Collected data:
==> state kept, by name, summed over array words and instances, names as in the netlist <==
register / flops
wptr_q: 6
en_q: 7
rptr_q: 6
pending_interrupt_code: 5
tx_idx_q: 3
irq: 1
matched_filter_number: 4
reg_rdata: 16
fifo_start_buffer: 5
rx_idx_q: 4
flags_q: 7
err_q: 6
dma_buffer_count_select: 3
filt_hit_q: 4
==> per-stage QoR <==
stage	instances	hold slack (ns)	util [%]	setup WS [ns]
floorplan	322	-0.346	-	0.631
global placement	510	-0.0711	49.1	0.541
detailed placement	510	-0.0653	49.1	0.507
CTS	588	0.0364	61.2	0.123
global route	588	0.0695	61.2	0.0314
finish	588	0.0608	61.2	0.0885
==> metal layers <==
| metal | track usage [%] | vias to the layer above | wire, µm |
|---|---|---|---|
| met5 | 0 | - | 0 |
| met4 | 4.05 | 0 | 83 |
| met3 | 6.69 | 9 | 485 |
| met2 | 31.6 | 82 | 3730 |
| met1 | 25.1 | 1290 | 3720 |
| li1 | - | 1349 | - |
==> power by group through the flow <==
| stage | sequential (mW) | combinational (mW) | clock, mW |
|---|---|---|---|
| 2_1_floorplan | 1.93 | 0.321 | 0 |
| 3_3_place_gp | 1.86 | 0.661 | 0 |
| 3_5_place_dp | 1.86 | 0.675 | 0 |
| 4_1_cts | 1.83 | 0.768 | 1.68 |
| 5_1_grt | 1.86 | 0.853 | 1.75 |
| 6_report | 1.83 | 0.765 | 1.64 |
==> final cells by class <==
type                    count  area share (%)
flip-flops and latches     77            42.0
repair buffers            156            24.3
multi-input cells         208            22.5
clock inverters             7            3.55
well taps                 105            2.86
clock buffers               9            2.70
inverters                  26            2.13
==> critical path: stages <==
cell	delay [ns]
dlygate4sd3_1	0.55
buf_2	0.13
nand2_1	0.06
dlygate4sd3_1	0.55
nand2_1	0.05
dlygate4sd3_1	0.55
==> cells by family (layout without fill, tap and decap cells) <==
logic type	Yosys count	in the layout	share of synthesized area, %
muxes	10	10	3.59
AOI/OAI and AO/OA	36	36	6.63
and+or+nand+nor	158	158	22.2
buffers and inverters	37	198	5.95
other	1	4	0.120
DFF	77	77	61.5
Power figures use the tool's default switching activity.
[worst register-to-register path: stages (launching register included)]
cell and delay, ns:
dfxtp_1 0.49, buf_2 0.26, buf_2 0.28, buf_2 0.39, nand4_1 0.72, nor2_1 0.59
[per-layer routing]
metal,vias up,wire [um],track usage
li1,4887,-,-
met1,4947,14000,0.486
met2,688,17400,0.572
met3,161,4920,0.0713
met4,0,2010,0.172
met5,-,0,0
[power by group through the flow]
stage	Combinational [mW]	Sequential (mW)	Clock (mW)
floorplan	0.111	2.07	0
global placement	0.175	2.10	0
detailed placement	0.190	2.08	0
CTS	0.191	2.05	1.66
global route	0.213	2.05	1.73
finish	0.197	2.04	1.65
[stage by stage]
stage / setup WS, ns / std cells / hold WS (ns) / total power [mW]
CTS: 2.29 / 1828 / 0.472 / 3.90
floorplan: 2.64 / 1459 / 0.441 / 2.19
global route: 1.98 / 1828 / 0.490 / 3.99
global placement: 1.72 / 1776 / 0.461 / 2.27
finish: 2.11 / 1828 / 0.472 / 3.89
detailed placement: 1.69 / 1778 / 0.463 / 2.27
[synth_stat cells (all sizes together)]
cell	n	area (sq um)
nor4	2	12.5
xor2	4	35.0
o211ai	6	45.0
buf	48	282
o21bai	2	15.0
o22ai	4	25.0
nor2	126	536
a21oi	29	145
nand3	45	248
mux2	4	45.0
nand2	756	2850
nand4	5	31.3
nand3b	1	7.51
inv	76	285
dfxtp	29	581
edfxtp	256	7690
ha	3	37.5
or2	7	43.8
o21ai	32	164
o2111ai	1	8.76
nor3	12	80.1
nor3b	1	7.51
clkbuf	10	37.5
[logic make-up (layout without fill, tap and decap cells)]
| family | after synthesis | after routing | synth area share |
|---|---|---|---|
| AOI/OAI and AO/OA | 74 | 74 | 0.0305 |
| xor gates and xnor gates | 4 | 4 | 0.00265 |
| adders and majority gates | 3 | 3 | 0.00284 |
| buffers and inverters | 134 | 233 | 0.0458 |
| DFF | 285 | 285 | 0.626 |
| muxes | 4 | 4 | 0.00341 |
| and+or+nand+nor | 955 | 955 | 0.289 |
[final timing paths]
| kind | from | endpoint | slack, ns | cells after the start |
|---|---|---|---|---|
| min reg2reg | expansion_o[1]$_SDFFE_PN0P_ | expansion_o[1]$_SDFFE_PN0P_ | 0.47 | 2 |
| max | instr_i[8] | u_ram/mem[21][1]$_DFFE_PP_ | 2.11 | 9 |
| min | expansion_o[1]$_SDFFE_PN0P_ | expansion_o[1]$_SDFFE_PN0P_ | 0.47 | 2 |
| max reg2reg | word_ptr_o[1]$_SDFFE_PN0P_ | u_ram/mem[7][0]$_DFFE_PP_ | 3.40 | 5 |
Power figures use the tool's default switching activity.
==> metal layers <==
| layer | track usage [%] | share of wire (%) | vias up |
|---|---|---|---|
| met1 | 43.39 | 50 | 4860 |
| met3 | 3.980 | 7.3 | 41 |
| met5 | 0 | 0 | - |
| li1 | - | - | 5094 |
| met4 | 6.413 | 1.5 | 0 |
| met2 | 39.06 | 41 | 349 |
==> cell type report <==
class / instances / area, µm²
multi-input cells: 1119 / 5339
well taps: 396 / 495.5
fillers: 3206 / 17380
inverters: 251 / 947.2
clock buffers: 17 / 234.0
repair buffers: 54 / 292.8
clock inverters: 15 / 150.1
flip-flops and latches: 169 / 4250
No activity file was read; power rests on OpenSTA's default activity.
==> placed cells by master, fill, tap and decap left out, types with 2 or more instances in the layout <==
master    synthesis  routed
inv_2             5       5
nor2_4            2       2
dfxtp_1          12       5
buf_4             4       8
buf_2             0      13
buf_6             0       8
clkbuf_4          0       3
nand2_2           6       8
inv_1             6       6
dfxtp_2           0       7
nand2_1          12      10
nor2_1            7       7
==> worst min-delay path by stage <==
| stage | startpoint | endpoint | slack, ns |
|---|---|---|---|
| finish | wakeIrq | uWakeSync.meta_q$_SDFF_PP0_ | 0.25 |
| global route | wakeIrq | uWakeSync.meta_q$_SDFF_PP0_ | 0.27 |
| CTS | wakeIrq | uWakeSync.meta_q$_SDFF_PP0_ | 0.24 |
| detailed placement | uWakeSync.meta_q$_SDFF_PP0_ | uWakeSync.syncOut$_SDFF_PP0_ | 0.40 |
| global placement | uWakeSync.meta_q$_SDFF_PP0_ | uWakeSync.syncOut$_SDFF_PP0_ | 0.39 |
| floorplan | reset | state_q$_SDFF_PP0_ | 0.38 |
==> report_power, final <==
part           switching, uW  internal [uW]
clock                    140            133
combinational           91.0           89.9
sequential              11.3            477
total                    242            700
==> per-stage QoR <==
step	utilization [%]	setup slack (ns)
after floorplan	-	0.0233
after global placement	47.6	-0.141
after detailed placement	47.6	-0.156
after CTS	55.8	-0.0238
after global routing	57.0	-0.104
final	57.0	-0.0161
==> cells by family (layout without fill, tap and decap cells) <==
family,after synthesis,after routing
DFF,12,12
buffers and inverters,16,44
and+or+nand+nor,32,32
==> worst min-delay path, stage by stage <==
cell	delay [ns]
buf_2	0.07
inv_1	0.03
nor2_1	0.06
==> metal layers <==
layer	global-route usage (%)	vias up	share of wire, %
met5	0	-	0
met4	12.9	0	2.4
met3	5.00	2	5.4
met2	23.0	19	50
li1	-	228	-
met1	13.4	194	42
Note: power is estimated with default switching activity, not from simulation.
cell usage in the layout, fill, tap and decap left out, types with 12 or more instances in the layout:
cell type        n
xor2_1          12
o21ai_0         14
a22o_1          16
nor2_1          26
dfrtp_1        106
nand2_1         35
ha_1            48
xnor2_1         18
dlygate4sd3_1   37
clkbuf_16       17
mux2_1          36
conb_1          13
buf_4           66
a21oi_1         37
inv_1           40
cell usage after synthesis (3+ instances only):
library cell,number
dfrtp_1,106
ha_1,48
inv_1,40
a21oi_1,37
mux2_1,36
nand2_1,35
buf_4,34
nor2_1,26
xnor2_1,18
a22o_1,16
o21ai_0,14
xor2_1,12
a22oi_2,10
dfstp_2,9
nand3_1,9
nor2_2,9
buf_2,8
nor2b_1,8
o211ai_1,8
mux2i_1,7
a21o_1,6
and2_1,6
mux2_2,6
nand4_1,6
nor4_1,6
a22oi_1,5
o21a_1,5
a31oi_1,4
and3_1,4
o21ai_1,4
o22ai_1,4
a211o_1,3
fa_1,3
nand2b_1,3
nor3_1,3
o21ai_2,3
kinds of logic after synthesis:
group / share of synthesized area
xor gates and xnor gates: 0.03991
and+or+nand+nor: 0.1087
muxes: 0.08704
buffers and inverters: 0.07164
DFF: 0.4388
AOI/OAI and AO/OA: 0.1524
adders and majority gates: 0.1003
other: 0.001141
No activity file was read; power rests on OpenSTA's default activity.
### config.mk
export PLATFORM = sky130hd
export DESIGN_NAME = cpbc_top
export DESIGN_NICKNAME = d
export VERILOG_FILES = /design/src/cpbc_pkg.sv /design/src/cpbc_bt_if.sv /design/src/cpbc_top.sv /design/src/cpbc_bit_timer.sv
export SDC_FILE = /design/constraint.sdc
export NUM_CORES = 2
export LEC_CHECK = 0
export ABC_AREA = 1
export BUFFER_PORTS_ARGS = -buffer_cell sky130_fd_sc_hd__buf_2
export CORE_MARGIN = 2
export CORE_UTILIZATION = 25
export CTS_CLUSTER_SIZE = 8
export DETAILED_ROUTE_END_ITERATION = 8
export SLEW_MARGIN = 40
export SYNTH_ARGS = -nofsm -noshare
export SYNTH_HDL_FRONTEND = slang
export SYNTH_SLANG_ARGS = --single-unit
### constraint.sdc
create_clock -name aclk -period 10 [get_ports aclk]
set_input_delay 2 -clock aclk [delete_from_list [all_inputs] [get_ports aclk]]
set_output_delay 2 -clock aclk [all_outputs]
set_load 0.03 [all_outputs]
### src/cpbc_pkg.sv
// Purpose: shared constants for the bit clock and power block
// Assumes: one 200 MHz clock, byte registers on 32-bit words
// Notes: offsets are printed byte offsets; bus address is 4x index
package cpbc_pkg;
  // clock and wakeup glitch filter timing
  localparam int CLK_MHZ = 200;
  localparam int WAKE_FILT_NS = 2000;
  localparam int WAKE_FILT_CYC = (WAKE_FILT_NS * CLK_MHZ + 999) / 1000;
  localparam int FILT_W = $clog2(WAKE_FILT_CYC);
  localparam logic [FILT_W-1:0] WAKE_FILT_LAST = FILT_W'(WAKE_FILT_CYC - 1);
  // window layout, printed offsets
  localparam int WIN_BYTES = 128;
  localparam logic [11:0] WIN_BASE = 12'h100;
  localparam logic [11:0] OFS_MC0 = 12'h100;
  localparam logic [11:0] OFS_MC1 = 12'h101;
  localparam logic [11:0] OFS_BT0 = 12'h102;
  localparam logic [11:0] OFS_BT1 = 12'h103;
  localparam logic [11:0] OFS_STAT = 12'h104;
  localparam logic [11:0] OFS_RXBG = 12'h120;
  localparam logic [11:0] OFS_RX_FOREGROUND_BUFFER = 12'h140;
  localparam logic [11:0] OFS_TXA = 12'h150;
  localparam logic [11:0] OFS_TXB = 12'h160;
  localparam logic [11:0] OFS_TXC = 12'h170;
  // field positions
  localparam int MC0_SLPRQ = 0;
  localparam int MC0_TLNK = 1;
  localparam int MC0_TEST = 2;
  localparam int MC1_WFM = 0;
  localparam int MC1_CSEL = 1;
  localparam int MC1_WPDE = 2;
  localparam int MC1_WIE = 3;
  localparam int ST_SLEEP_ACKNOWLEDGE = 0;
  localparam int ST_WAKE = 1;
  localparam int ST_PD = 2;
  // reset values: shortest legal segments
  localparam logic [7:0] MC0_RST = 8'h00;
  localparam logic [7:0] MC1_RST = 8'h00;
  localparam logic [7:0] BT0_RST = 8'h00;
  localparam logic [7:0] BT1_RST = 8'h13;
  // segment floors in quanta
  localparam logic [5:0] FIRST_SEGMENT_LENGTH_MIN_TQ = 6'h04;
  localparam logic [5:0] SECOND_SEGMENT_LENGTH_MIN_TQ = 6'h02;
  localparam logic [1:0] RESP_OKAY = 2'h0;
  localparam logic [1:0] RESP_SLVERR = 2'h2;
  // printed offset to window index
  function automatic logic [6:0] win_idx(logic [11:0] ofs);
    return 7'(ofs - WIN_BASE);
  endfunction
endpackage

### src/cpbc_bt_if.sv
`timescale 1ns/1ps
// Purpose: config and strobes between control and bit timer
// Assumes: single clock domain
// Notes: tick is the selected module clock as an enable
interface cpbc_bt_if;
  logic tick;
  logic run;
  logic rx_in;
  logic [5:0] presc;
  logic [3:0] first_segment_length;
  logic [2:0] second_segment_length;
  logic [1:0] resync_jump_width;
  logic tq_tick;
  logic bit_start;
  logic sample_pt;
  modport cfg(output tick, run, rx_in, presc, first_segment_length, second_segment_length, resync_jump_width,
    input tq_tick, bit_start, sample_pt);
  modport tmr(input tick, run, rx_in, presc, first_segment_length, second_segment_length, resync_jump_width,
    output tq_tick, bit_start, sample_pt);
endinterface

• _Task brief_
Each line holding "synthesized" in the records should be copied out.

• _Answer to the exercise_
logic type	Yosys count	in the layout	share of synthesized area, %
group / share of synthesized area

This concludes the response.